Everyone assumes you’re straight, but maybe you know you’re attracted to people of the same gender. Recognizing that you’re lesbian, gay or bisexual (LGB) is a big step, and letting other people—like your parents—know is even bigger.

So, if you’ve decided you want to talk to your parents about your sexual orientation, how do you go about telling them? There isn’t one way that works for everybody, but here are some tips that might help you have the talk.

  • Rely on the support of a friend or someone who already knows and accepts you as you come out to your parents or guardians.
  • Write a letter. The best way for me to do anything is to get all my feelings out on paper. So, I would suggest that you write a letter to your parents or guardians. Tell them what you have been feeling and why you wanted to let them know. You can either leave the letter for them to read and let them come to you in their own time, or be there when they read it and have a conversation with them about it afterwards.

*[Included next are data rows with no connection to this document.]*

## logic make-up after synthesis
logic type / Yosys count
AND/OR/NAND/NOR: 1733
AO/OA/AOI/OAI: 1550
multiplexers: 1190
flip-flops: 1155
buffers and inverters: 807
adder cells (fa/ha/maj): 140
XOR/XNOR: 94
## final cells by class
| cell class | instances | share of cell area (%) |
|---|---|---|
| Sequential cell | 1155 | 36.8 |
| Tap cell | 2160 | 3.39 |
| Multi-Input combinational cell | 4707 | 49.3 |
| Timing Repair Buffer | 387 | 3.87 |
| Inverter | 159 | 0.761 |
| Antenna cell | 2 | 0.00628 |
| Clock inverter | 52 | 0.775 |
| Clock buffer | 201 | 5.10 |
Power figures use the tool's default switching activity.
File: config.mk
export PLATFORM = sky130hd
export DESIGN_NAME = icache_ctrl_flat
export DESIGN_NICKNAME = d
export VERILOG_FILES = /design/src/common/icache_pkg.sv /design/src/common/icache_array_if.sv /design/src/icache/icache_ctrl.sv /design/src/flat_wrapper.sv
export VERILOG_INCLUDE_DIRS = /design/src /design/src/common
export SDC_FILE = /design/constraint.sdc
export NUM_CORES = 1
export LEC_CHECK = 0
export BUFFER_PORTS_ARGS = -buffer_cell sky130_fd_sc_hd__buf_4
export CAP_MARGIN = 20
export CORE_AREA = 5 5 214 216
export CTS_CLUSTER_DIAMETER = 200
export DETAILED_ROUTE_END_ITERATION = 6
export DIE_AREA = 0 0 219 221
export PLACE_DENSITY = 0.56
export SYNTH_ARGS = -nofsm -noshare
export SYNTH_HDL_FRONTEND = slang
export SYNTH_SLANG_ARGS = --single-unit
File: constraint.sdc
create_clock -name clk -period 11.1 [get_ports clk]
set_input_delay 2.22 -clock clk [delete_from_list [all_inputs] [get_ports clk]]
set_output_delay 2.22 -clock clk [all_outputs]
set_load 0.03 [all_outputs]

  • Have an up-front conversation with you parents, if you’re not the letter-writing type. You may be quite surprised at how well your parents or guardians take it. You can say flat out, “I’m gay,” or build up to it. Try not to scare your parents too much, though! Remember that when you say you want to talk to them about something, they might get just as anxious about the conversation as you are. In the words of The Hitchhiker’s Guide to the Galaxy, DON’T PANIC!
  • Be prepared to answer their questions. Your parents or guardians may have questions about your sexual orientation. Parents, Families and Friends of Gays and Lesbians (PFLAG) offers support and can answer questions your parents or other family members may have. They also have meetings for your family to attend. Go to Pflag.org for more information.

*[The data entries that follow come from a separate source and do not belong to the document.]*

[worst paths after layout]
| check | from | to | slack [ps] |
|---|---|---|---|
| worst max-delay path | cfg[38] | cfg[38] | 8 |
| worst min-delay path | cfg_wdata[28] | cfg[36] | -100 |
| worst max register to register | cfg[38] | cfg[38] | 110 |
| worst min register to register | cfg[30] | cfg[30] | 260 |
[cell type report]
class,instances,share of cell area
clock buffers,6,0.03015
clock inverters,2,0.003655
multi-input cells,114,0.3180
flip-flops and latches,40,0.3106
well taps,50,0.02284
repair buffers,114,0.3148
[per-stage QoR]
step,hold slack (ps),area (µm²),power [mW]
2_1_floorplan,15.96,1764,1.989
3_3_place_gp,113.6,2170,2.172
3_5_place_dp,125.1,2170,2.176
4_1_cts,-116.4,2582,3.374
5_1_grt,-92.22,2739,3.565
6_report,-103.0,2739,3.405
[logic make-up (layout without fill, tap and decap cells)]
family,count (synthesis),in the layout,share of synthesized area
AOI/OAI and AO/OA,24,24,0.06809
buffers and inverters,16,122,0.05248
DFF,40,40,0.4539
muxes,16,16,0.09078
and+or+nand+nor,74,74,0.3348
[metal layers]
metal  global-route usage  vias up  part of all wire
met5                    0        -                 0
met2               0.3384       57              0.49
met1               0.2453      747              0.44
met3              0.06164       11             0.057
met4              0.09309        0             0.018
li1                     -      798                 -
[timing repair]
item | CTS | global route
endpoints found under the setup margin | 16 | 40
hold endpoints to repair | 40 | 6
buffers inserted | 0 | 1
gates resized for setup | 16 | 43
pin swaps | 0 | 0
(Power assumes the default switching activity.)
<file path="src/verilog/fb_pkg.sv">
// shared types and renderer states for the framebuffer subsystem
// fixed palette, background colour, default raster and fb sizes
package fb_pkg;

    typedef logic signed [15:0] coord_t;  // screen or fb coordinate
    typedef logic [1:0] cidx_t;           // colour index
    typedef logic [3:0] chan_t;           // one colour channel
    typedef logic [11:0] colr_t;          // packed as {r, g, b}

    // renderer sequence, one pass per frame
    typedef enum logic [2:0] {
        IDLE,
        CLEAR,
        INIT_SQ,
        DRAW,
        DONE
    } render_state_e;

    // index 0 is the cleared background inside the fb
    localparam colr_t PALETTE [4] = '{12'h222, 12'hF00, 12'h0F0, 12'h00F};
    localparam colr_t BG_COLR = 12'h137;  // outside the fb area

    // small raster so simulation stays short
    localparam int D_H_RES    = 24;
    localparam int D_H_TOTAL  = 40;
    localparam int D_HS_START = 28;
    localparam int D_HS_END   = 32;
    localparam int D_V_RES    = 16;
    localparam int D_V_TOTAL  = 20;
    localparam int D_VS_START = 17;
    localparam int D_VS_END   = 18;

    // framebuffer geometry on screen
    localparam int D_FB_WIDTH  = 8;
    localparam int D_FB_HEIGHT = 6;
    localparam int D_FB_SCALE  = 2;  // each fb pixel is 2x2 screen pixels
    localparam int D_FB_OFFX   = 4;
    localparam int D_FB_OFFY   = 2;

    localparam int D_SQ_SIZE = 3;  // square edge in fb pixels

endpackage
</file>
<file path="src/verilog/fb_bus_if.sv">
// framebuffer port bundle: req/gnt handshake, write fields, read return
`timescale 1ns/1ps

interface fb_bus_if #(
    parameter int FB_WIDTH  = fb_pkg::D_FB_WIDTH,
    parameter int FB_HEIGHT = fb_pkg::D_FB_HEIGHT
);
    import fb_pkg::*;

    localparam int ADDRW = $clog2(FB_WIDTH * FB_HEIGHT);

    logic req;              // access wanted
    logic gnt;              // access taken this cycle
    logic we;               // write when granted
    logic [ADDRW-1:0] addr;
    cidx_t wdata;
    cidx_t rdata;           // valid with rvalid
    logic rvalid;           // one cycle after a granted read

    modport client (output req, we, addr, wdata, input gnt, rdata, rvalid);
    modport arb (input req, we, addr, wdata, output gnt, rdata, rvalid);

endinterface

</file>
<file path="src/verilog/shapes_top.sv">
// top level: raster, renderer, address unit, arbiter, fb RAM and scanout
`timescale 1ns/1ps

module shapes_top #(
    parameter int H_RES     = fb_pkg::D_H_RES,
    parameter int H_TOTAL   = fb_pkg::D_H_TOTAL,
    parameter int HS_START  = fb_pkg::D_HS_START,
    parameter int HS_END    = fb_pkg::D_HS_END,
    parameter int V_RES     = fb_pkg::D_V_RES,
    parameter int V_TOTAL   = fb_pkg::D_V_TOTAL,
    parameter int VS_START  = fb_pkg::D_VS_START,
    parameter int VS_END    = fb_pkg::D_VS_END,
    parameter int FB_WIDTH  = fb_pkg::D_FB_WIDTH,
    parameter int FB_HEIGHT = fb_pkg::D_FB_HEIGHT,
    parameter int FB_SCALE  = fb_pkg::D_FB_SCALE,
    parameter int FB_OFFX   = fb_pkg::D_FB_OFFX,
    parameter int FB_OFFY   = fb_pkg::D_FB_OFFY,
    parameter int SQ_SIZE   = fb_pkg::D_SQ_SIZE
) (
    input  logic clk_sys,
    input  logic rst_sys,
    output logic hsync,
    output logic vsync,
    output logic de,
    output logic [3:0] r,
    output logic [3:0] g,
    output logic [3:0] b
);
    import fb_pkg::*;

    coord_t sx, sy;              // raster position
    logic tim_hsync, tim_vsync, tim_de;
    logic frame;                 // start of vblank, kicks the renderer
    coord_t draw_x, draw_y;      // renderer pixel before address calc
    logic draw_stall, draw_clip;
    logic ram_en, ram_we;
    logic [$clog2(FB_WIDTH*FB_HEIGHT)-1:0] ram_addr;
    cidx_t ram_wdata, ram_rdata;

    fb_bus_if #(.FB_WIDTH(FB_WIDTH), .FB_HEIGHT(FB_HEIGHT)) scan_bus ();
    fb_bus_if #(.FB_WIDTH(FB_WIDTH), .FB_HEIGHT(FB_HEIGHT)) draw_bus ();

    display_timing #(
        .H_RES(H_RES), .H_TOTAL(H_TOTAL), .HS_START(HS_START), .HS_END(HS_END),
        .V_RES(V_RES), .V_TOTAL(V_TOTAL), .VS_START(VS_START), .VS_END(VS_END)
    ) timing_inst (
        .clk_sys, .rst_sys, .sx, .sy,
        .hsync(tim_hsync), .vsync(tim_vsync), .de(tim_de),
        .frame, .line()
    );

    square_render #(
        .FB_WIDTH(FB_WIDTH), .FB_HEIGHT(FB_HEIGHT), .SQ_SIZE(SQ_SIZE)
    ) render_inst (
        .clk_sys, .rst_sys, .frame, .clip(draw_clip),
        .x(draw_x), .y(draw_y), .stall(draw_stall),
        .draw(draw_bus.client), .done()
    );

    // address path freezes with the renderer
    bitmap_addr #(.FB_WIDTH(FB_WIDTH), .FB_HEIGHT(FB_HEIGHT)) addr_inst (
        .clk_sys, .en(!draw_stall), .x(draw_x), .y(draw_y),
        .addr(draw_bus.addr), .clip(draw_clip)
    );

    fb_arbiter #(.FB_WIDTH(FB_WIDTH), .FB_HEIGHT(FB_HEIGHT)) arb_inst (
        .clk_sys, .rst_sys, .scan(scan_bus.arb), .draw(draw_bus.arb),
        .ram_en, .ram_we, .ram_addr, .ram_wdata, .ram_rdata
    );

    fb_ram #(.DEPTH(FB_WIDTH * FB_HEIGHT)) ram_inst (
        .clk_sys, .en(ram_en), .we(ram_we), .addr(ram_addr),
        .wdata(ram_wdata), .rdata(ram_rdata)
    );

    scanout #(
        .H_RES(H_RES), .FB_WIDTH(FB_WIDTH), .FB_HEIGHT(FB_HEIGHT),
        .FB_SCALE(FB_SCALE), .FB_OFFX(FB_OFFX), .FB_OFFY(FB_OFFY)
    ) scan_inst (
        .clk_sys, .rst_sys, .sx, .sy,
        .hsync_in(tim_hsync), .vsync_in(tim_vsync), .de_in(tim_de),
        .scan(scan_bus.client),
        .hsync, .vsync, .de, .r, .g, .b
    );

endmodule

</file>
<file path="src/verilog/scanout.sv">
// scanout: row fetch into a line buffer, scaling, palette lookup
// registered sync and colour outputs, one cycle behind display_timing
`timescale 1ns/1ps

module scanout #(
    parameter int H_RES     = fb_pkg::D_H_RES,
    parameter int FB_WIDTH  = fb_pkg::D_FB_WIDTH,
    parameter int FB_HEIGHT = fb_pkg::D_FB_HEIGHT,
    parameter int FB_SCALE  = fb_pkg::D_FB_SCALE,
    parameter int FB_OFFX   = fb_pkg::D_FB_OFFX,
    parameter int FB_OFFY   = fb_pkg::D_FB_OFFY
) (
    input  logic clk_sys,
    input  logic rst_sys,
    input  fb_pkg::coord_t sx,
    input  fb_pkg::coord_t sy,
    input  logic hsync_in,
    input  logic vsync_in,
    input  logic de_in,
    fb_bus_if.client scan,
    output logic hsync,
    output logic vsync,
    output logic de,
    output fb_pkg::chan_t r,
    output fb_pkg::chan_t g,
    output fb_pkg::chan_t b
);
    import fb_pkg::*;

    localparam int ADDRW    = $clog2(FB_WIDTH * FB_HEIGHT);
    localparam int LBW      = (FB_WIDTH > 1) ? $clog2(FB_WIDTH) : 1;
    localparam int FB_LINES = FB_HEIGHT * FB_SCALE;  // screen lines covered by fb

    coord_t ny;                 // next screen line
    coord_t row;                // fb row shown on ny
    logic fetch_go;             // start a row fetch
    logic [ADDRW-1:0] rd_addr;
    logic [LBW-1:0] rd_cnt;     // reads issued
    logic [LBW-1:0] wr_cnt;     // line buffer fill position
    cidx_t lbuf [FB_WIDTH];     // one fb row
    coord_t lx;                 // line buffer entry for sx
    logic area;                 // sx, sy inside scaled fb
    colr_t pix_colr;

    // fetch at end of active line, only on the first line of each scaled row
    always_comb begin
        ny  = sy + 16'sd1;
        row = coord_t'((ny - FB_OFFY) / FB_SCALE);
        fetch_go = (sx == H_RES) && (ny >= FB_OFFY) && (ny < FB_OFFY + FB_LINES)
            && ((ny - FB_OFFY) % FB_SCALE == 0);
    end

    // read only client
    assign scan.we    = 1'b0;
    assign scan.wdata = '0;
    assign scan.addr  = rd_addr;

    // issue FB_WIDTH reads back to back
    always_ff @(posedge clk_sys) begin
        if (fetch_go) begin
            scan.req <= 1'b1;
            rd_addr  <= ADDRW'(row * FB_WIDTH);
            rd_cnt   <= '0;
        end else if (scan.req && scan.gnt) begin
            rd_addr <= rd_addr + 1'b1;
            rd_cnt  <= rd_cnt + 1'b1;
            if (rd_cnt == LBW'(FB_WIDTH - 1)) scan.req <= 1'b0;  // last read
        end
        if (rst_sys) scan.req <= 1'b0;
    end

    // fill line buffer as data returns
    always_ff @(posedge clk_sys) begin
        if (fetch_go) begin
            wr_cnt <= '0;
        end else if (scan.rvalid) begin
            lbuf[wr_cnt] <= scan.rdata;
            wr_cnt <= wr_cnt + 1'b1;
        end
        if (rst_sys) wr_cnt <= '0;
    end

    // scale down sx and look up colour
    always_comb begin
        area = (sy >= FB_OFFY) && (sy < FB_OFFY + FB_LINES)
            && (sx >= FB_OFFX) && (sx < FB_OFFX + FB_WIDTH * FB_SCALE);
        lx = coord_t'((sx - FB_OFFX) / FB_SCALE);
        pix_colr = area ? PALETTE[lbuf[lx[LBW-1:0]]] : BG_COLR;
    end

    // output register, black in blanking
    always_ff @(posedge clk_sys) begin
        hsync <= hsync_in;
        vsync <= vsync_in;
        de    <= de_in;
        {r, g, b} <= de_in ? pix_colr : '0;
        if (rst_sys) begin
            hsync <= 1'b0;
            vsync <= 1'b0;
            de    <= 1'b0;
            {r, g, b} <= '0;
        end
    end

endmodule

</file>
<file path="src/verilog/square_render.sv">
// per-frame renderer: clear the fb, then draw a moving colour-cycling square
// writes pass through a valid pipe matched to bitmap_addr
`timescale 1ns/1ps

module square_render #(
    parameter int FB_WIDTH  = fb_pkg::D_FB_WIDTH,
    parameter int FB_HEIGHT = fb_pkg::D_FB_HEIGHT,
    parameter int SQ_SIZE   = fb_pkg::D_SQ_SIZE
) (
    input  logic clk_sys,
    input  logic rst_sys,
    input  logic frame,
    input  logic clip,          // from bitmap_addr, aligned with stage two
    output fb_pkg::coord_t x,
    output fb_pkg::coord_t y,
    output logic stall,
    fb_bus_if.client draw,
    output logic done
);
    import fb_pkg::*;

    render_state_e state;
    logic [15:0] n;      // frames drawn since reset
    coord_t sq_x0;       // left edge of this frame's square
    logic v0, v1, v2;    // pixel valid, stage 0..2
    cidx_t c0, c1, c2;   // colour riding with the pixel
    logic adv;           // pipe moves

    // write request from the last stage, clipped pixels dropped
    assign draw.req   = v2 && !clip;
    assign draw.we    = 1'b1;
    assign draw.wdata = c2;
    assign stall = draw.req && !draw.gnt;  // freezes us and bitmap_addr
    assign adv   = !stall;

    always_ff @(posedge clk_sys) begin
        done <= 1'b0;
        if (adv) begin
            v1 <= v0;
            v2 <= v1;
            c1 <= c0;
            c2 <= c1;
            case (state)
                IDLE: if (frame) begin
                    state <= CLEAR;
                    x  <= '0;
                    y  <= '0;
                    c0 <= '0;  // background index
                    v0 <= 1'b1;
                end
                CLEAR: begin
                    if (x == FB_WIDTH - 1) begin
                        x <= '0;
                        if (y == FB_HEIGHT - 1) begin
                            state <= INIT_SQ;
                            v0 <= 1'b0;
                        end else begin
                            y <= y + 16'sd1;
                        end
                    end else begin
                        x <= x + 16'sd1;
                    end
                end
                INIT_SQ: begin
                    sq_x0 <= coord_t'(n % FB_WIDTH);  // one step right per frame
                    x  <= coord_t'(n % FB_WIDTH);
                    y  <= 16'sd1;
                    c0 <= cidx_t'(1 + n % 3);         // red, green, blue in turn
                    v0 <= 1'b1;
                    state <= DRAW;
                end
                DRAW: begin
                    if (x == sq_x0 + SQ_SIZE - 1) begin
                        x <= sq_x0;
                        if (y == SQ_SIZE) begin  // last row of square
                            state <= DONE;
                            v0 <= 1'b0;
                        end else begin
                            y <= y + 16'sd1;
                        end
                    end else begin
                        x <= x + 16'sd1;  // may pass the right edge, clip catches it
                    end
                end
                DONE: if (!v1 && !v2) begin  // wait for pipe to drain
                    state <= IDLE;
                    done <= 1'b1;
                    n <= n + 1'b1;
                end
                default: state <= IDLE;
            endcase
        end
        if (rst_sys) begin
            state <= IDLE;
            n  <= '0;
            v0 <= 1'b0;
            v1 <= 1'b0;
            v2 <= 1'b0;
            done <= 1'b0;
        end
    end

endmodule

</file>
<file path="src/verilog/bitmap_addr.sv">
// coordinate to framebuffer address, two stages, with clip flag
`timescale 1ns/1ps

module bitmap_addr #(
    parameter int FB_WIDTH  = fb_pkg::D_FB_WIDTH,
    parameter int FB_HEIGHT = fb_pkg::D_FB_HEIGHT
) (
    input  logic clk_sys,
    input  logic en,
    input  fb_pkg::coord_t x,
    input  fb_pkg::coord_t y,
    output logic [$clog2(FB_WIDTH*FB_HEIGHT)-1:0] addr,
    output logic clip
);

    localparam int ADDRW = $clog2(FB_WIDTH * FB_HEIGHT);

    logic clip1;               // stage one clip result
    logic [ADDRW-1:0] row1;    // y * width
    logic [ADDRW-1:0] x1;      // x carried to the adder

    // pipeline holds while en is low
    always_ff @(posedge clk_sys) begin
        if (en) begin
            // stage one: bounds and row offset
            clip1 <= (x < 0) || (x >= FB_WIDTH) || (y < 0) || (y >= FB_HEIGHT);
            row1  <= ADDRW'(y * FB_WIDTH);
            x1    <= x[ADDRW-1:0];
            // stage two: add column
            addr <= row1 + x1;
            clip <= clip1;
        end
    end

endmodule

</file>
<file path="src/verilog/display_timing.sv">
// raster counters with registered sync, data enable, frame and line strobes
`timescale 1ns/1ps

module display_timing #(
    parameter int H_RES    = fb_pkg::D_H_RES,
    parameter int H_TOTAL  = fb_pkg::D_H_TOTAL,
    parameter int HS_START = fb_pkg::D_HS_START,
    parameter int HS_END   = fb_pkg::D_HS_END,
    parameter int V_RES    = fb_pkg::D_V_RES,
    parameter int V_TOTAL  = fb_pkg::D_V_TOTAL,
    parameter int VS_START = fb_pkg::D_VS_START,
    parameter int VS_END   = fb_pkg::D_VS_END
) (
    input  logic clk_sys,
    input  logic rst_sys,
    output fb_pkg::coord_t sx,
    output fb_pkg::coord_t sy,
    output logic hsync,
    output logic vsync,
    output logic de,
    output logic frame,
    output logic line
);
    import fb_pkg::*;

    coord_t sx_nxt;  // position loaded at the next edge
    coord_t sy_nxt;

    always_comb begin
        if (sx == H_TOTAL - 1) begin
            sx_nxt = '0;
            sy_nxt = (sy == V_TOTAL - 1) ? '0 : sy + 16'sd1;  // wrap at frame end
        end else begin
            sx_nxt = sx + 16'sd1;
            sy_nxt = sy;
        end
    end

    // flags come from the next position so they line up with sx, sy
    always_ff @(posedge clk_sys) begin
        sx    <= sx_nxt;
        sy    <= sy_nxt;
        hsync <= (sx_nxt >= HS_START) && (sx_nxt < HS_END);
        vsync <= (sy_nxt >= VS_START) && (sy_nxt < VS_END);
        de    <= (sx_nxt < H_RES) && (sy_nxt < V_RES);
        line  <= (sx_nxt == 0);
        frame <= (sx_nxt == 0) && (sy_nxt == V_RES);  // start of vblank
        if (rst_sys) begin
            sx    <= '0;
            sy    <= '0;
            hsync <= 1'b0;
            vsync <= 1'b0;
            de    <= 1'b0;
            line  <= 1'b0;
            frame <= 1'b0;
        end
    end

endmodule

</file>
<file path="src/verilog/fb_arbiter.sv">
// fixed-priority arbiter for the framebuffer RAM
// scan port wins, draw port only when scan is idle
`timescale 1ns/1ps

module fb_arbiter #(
    parameter int FB_WIDTH  = fb_pkg::D_FB_WIDTH,
    parameter int FB_HEIGHT = fb_pkg::D_FB_HEIGHT
) (
    input  logic clk_sys,
    input  logic rst_sys,
    fb_bus_if.arb scan,
    fb_bus_if.arb draw,
    output logic ram_en,
    output logic ram_we,
    output logic [$clog2(FB_WIDTH*FB_HEIGHT)-1:0] ram_addr,
    output fb_pkg::cidx_t ram_wdata,
    input  fb_pkg::cidx_t ram_rdata
);

    logic scan_rd;  // scan owns the read in flight
    logic draw_rd;  // draw owns the read in flight

    // grants and RAM mux, same cycle as req
    always_comb begin
        scan.gnt = scan.req;               // scan never waits
        draw.gnt = draw.req && !scan.req;  // draw takes idle cycles only
        ram_en = scan.gnt || draw.gnt;
        if (scan.gnt) begin
            ram_we    = scan.we;
            ram_addr  = scan.addr;
            ram_wdata = scan.wdata;
        end else begin
            ram_we    = draw.gnt && draw.we;
            ram_addr  = draw.addr;
            ram_wdata = draw.wdata;
        end
    end

    // remember who read, rvalid goes back to that port only
    always_ff @(posedge clk_sys) begin
        scan_rd <= scan.gnt && !scan.we;
        draw_rd <= draw.gnt && !draw.we;
        if (rst_sys) begin
            scan_rd <= 1'b0;
            draw_rd <= 1'b0;
        end
    end

    // read data is shared, the valid flag is not
    always_comb begin
        scan.rdata  = ram_rdata;
        scan.rvalid = scan_rd;
        draw.rdata  = ram_rdata;
        draw.rvalid = draw_rd;
    end

endmodule

</file>
<file path="src/verilog/fb_ram.sv">
// single-port framebuffer memory, registered read
`timescale 1ns/1ps

module fb_ram #(
    parameter int DEPTH = fb_pkg::D_FB_WIDTH * fb_pkg::D_FB_HEIGHT
) (
    input  logic clk_sys,
    input  logic en,
    input  logic we,
    input  logic [$clog2(DEPTH)-1:0] addr,
    input  fb_pkg::cidx_t wdata,
    output fb_pkg::cidx_t rdata
);
    import fb_pkg::*;

    cidx_t mem [DEPTH];  // one colour index per fb pixel

    always_ff @(posedge clk_sys) begin
        if (en) begin
            if (we) begin
                mem[addr] <= wdata;
            end else begin
                rdata <= mem[addr];  // appears next cycle
            end
        end
    end

endmodule

</file>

  • Contact a close friend, relative or a local community center that can provide a place for you to stay, if there is a possibility that your parents or guardians won’t take the news well. In some worst-case scenarios, teens get kicked out of their homes after coming out to their parents or guardians. While this only happens on occasion, it happens more than anybody would like. You know your parents best, be prepared.

Coming out to your parents or guardians is a big step. To those of you planning to come out, I say, “Good luck and congratulations.”